··· RECORD SET ···

==> src/rtl/fp_compare_pipe_pkg.sv <==
// Shared types for the pipelined floating-point comparator.
//   fp_compare_command_e : 3-bit op select carried on reqCommand
//   FCLASS_*             : bit positions of the RISC-V FCLASS one-hot mask
//   fflags_t             : IEEE exception flags {NV,DZ,OF,UF,NX}
package fp_compare_pipe_pkg;

  typedef enum logic [2:0] {
    CMD_EQ    = 3'd0,
    CMD_LT    = 3'd1,
    CMD_LE    = 3'd2,
    CMD_MIN   = 3'd3,
    CMD_MAX   = 3'd4,
    CMD_CLASS = 3'd5
  } fp_compare_command_e;

  localparam int FCLASS_NEG_INF       = 0;
  localparam int FCLASS_NEG_NORMAL    = 1;
  localparam int FCLASS_NEG_SUBNORMAL = 2;
  localparam int FCLASS_NEG_ZERO      = 3;
  localparam int FCLASS_POS_ZERO      = 4;
  localparam int FCLASS_POS_SUBNORMAL = 5;
  localparam int FCLASS_POS_NORMAL    = 6;
  localparam int FCLASS_POS_INF       = 7;
  localparam int FCLASS_SNAN          = 8;
  localparam int FCLASS_QNAN          = 9;
  localparam int FCLASS_WIDTH         = 10;

  typedef struct packed {
    logic nv;
    logic dz;
    logic of;
    logic uf;
    logic nx;
  } fflags_t;

endpackage

==> src/rtl/fp_compare_core.sv <==
// Combinational single-op FP compare / min / max / classify.
//   cmd        : fp_compare_command_e encoding
//   src1, src2 : IEEE-754 operands (src2 unused for CMD_CLASS)
//   int_result : Eq/Lt/Le boolean in bit 0, or FCLASS mask in bits 9:0
//   fp_result  : Min/Max result, 0 for every other command
//   flags      : only NV can be raised by these operations
module fp_compare_core
  import fp_compare_pipe_pkg::*;
#(
  parameter int EXPONENT_WIDTH = 8,
  parameter int FRACTION_WIDTH = 23,
  localparam int WIDTH = 1 + EXPONENT_WIDTH + FRACTION_WIDTH
) (
  input  logic [2:0]       cmd,
  input  logic [WIDTH-1:0] src1,
  input  logic [WIDTH-1:0] src2,
  output logic [31:0]      int_result,
  output logic [WIDTH-1:0] fp_result,
  output fflags_t          flags
);

  localparam logic [WIDTH-1:0] CANONICAL_QNAN =
    {1'b0, {EXPONENT_WIDTH{1'b1}}, 1'b1, {(FRACTION_WIDTH-1){1'b0}}};

  logic                      a_sign, b_sign;
  logic [EXPONENT_WIDTH-1:0] a_exp, b_exp;
  logic [FRACTION_WIDTH-1:0] a_frac, b_frac;
  logic [WIDTH-2:0]          a_mag, b_mag;

  assign {a_sign, a_exp, a_frac} = src1;
  assign {b_sign, b_exp, b_frac} = src2;
  assign a_mag = src1[WIDTH-2:0];
  assign b_mag = src2[WIDTH-2:0];

  logic a_exp_ones, a_exp_zero, a_frac_zero;
  logic b_exp_ones, b_exp_zero, b_frac_zero;
  logic a_zero, a_sub, a_norm, a_inf, a_nan, a_snan;
  logic b_zero, b_nan, b_snan;

  assign a_exp_ones  = &a_exp;
  assign a_exp_zero  = ~|a_exp;
  assign a_frac_zero = ~|a_frac;
  assign b_exp_ones  = &b_exp;
  assign b_exp_zero  = ~|b_exp;
  assign b_frac_zero = ~|b_frac;

  assign a_zero = a_exp_zero & a_frac_zero;
  assign a_sub  = a_exp_zero & ~a_frac_zero;
  assign a_norm = ~a_exp_zero & ~a_exp_ones;
  assign a_inf  = a_exp_ones & a_frac_zero;
  assign a_nan  = a_exp_ones & ~a_frac_zero;
  // A NaN is signalling when the quiet bit (fraction MSB) is clear.
  assign a_snan = a_nan & ~a_frac[FRACTION_WIDTH-1];

  assign b_zero = b_exp_zero & b_frac_zero;
  assign b_nan  = b_exp_ones & ~b_frac_zero;
  assign b_snan = b_nan & ~b_frac[FRACTION_WIDTH-1];

  logic any_nan, any_snan, both_zero;
  assign any_nan   = a_nan | b_nan;
  assign any_snan  = a_snan | b_snan;
  assign both_zero = a_zero & b_zero;

  // Sign-magnitude ordering in which -0 sorts below +0. Min/Max use it
  // directly; Lt masks out the +/-0 pair so that they compare equal.
  logic a_below_b;
  always_comb begin
    if (a_sign != b_sign) begin
      a_below_b = a_sign;
    end else if (a_sign) begin
      a_below_b = a_mag > b_mag;
    end else begin
      a_below_b = a_mag < b_mag;
    end
  end

  logic is_eq, is_lt, is_le;
  assign is_eq = ~any_nan & ((src1 == src2) | both_zero);
  assign is_lt = ~any_nan & ~both_zero & a_below_b;
  assign is_le = is_eq | is_lt;

  logic [FCLASS_WIDTH-1:0] class_mask;
  always_comb begin
    class_mask = '0;
    class_mask[FCLASS_NEG_INF]       = a_sign & a_inf;
    class_mask[FCLASS_NEG_NORMAL]    = a_sign & a_norm;
    class_mask[FCLASS_NEG_SUBNORMAL] = a_sign & a_sub;
    class_mask[FCLASS_NEG_ZERO]      = a_sign & a_zero;
    class_mask[FCLASS_POS_ZERO]      = ~a_sign & a_zero;
    class_mask[FCLASS_POS_SUBNORMAL] = ~a_sign & a_sub;
    class_mask[FCLASS_POS_NORMAL]    = ~a_sign & a_norm;
    class_mask[FCLASS_POS_INF]       = ~a_sign & a_inf;
    class_mask[FCLASS_SNAN]          = a_snan;
    class_mask[FCLASS_QNAN]          = a_nan & ~a_snan;
  end

  // Min/Max share the NaN handling; only the final ordered pick differs.
  logic [WIDTH-1:0] min_result, max_result;
  always_comb begin
    if (a_nan & b_nan) begin
      min_result = CANONICAL_QNAN;
      max_result = CANONICAL_QNAN;
    end else if (a_nan) begin
      min_result = src2;
      max_result = src2;
    end else if (b_nan) begin
      min_result = src1;
      max_result = src1;
    end else begin
      min_result = a_below_b ? src1 : src2;
      max_result = a_below_b ? src2 : src1;
    end
  end

  always_comb begin
    int_result = '0;
    fp_result  = '0;
    flags      = '0;
    case (fp_compare_command_e'(cmd))
      CMD_EQ: begin
        int_result[0] = is_eq;
        flags.nv      = any_snan;   // quiet comparison
      end
      CMD_LT: begin
        int_result[0] = is_lt;
        flags.nv      = any_nan;    // signalling comparison
      end
      CMD_LE: begin
        int_result[0] = is_le;
        flags.nv      = any_nan;
      end
      CMD_MIN: begin
        fp_result = min_result;
        flags.nv  = any_snan;
      end
      CMD_MAX: begin
        fp_result = max_result;
        flags.nv  = any_snan;
      end
      CMD_CLASS: begin
        int_result[FCLASS_WIDTH-1:0] = class_mask;
      end
      default: ;
    endcase
  end

endmodule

···

ASSIGNED TASK: Using the records above, set down exactly the lines from the one with "IEEE exception flags" through the one with "localparam int FCLASS_NEG_NORMAL", inclusive, and nothing more.

REPLY:
//   fflags_t             : IEEE exception flags {NV,DZ,OF,UF,NX}
package fp_compare_pipe_pkg;

  typedef enum logic [2:0] {
    CMD_EQ    = 3'd0,
    CMD_LT    = 3'd1,
    CMD_LE    = 3'd2,
    CMD_MIN   = 3'd3,
    CMD_MAX   = 3'd4,
    CMD_CLASS = 3'd5
  } fp_compare_command_e;

  localparam int FCLASS_NEG_INF       = 0;
  localparam int FCLASS_NEG_NORMAL    = 1;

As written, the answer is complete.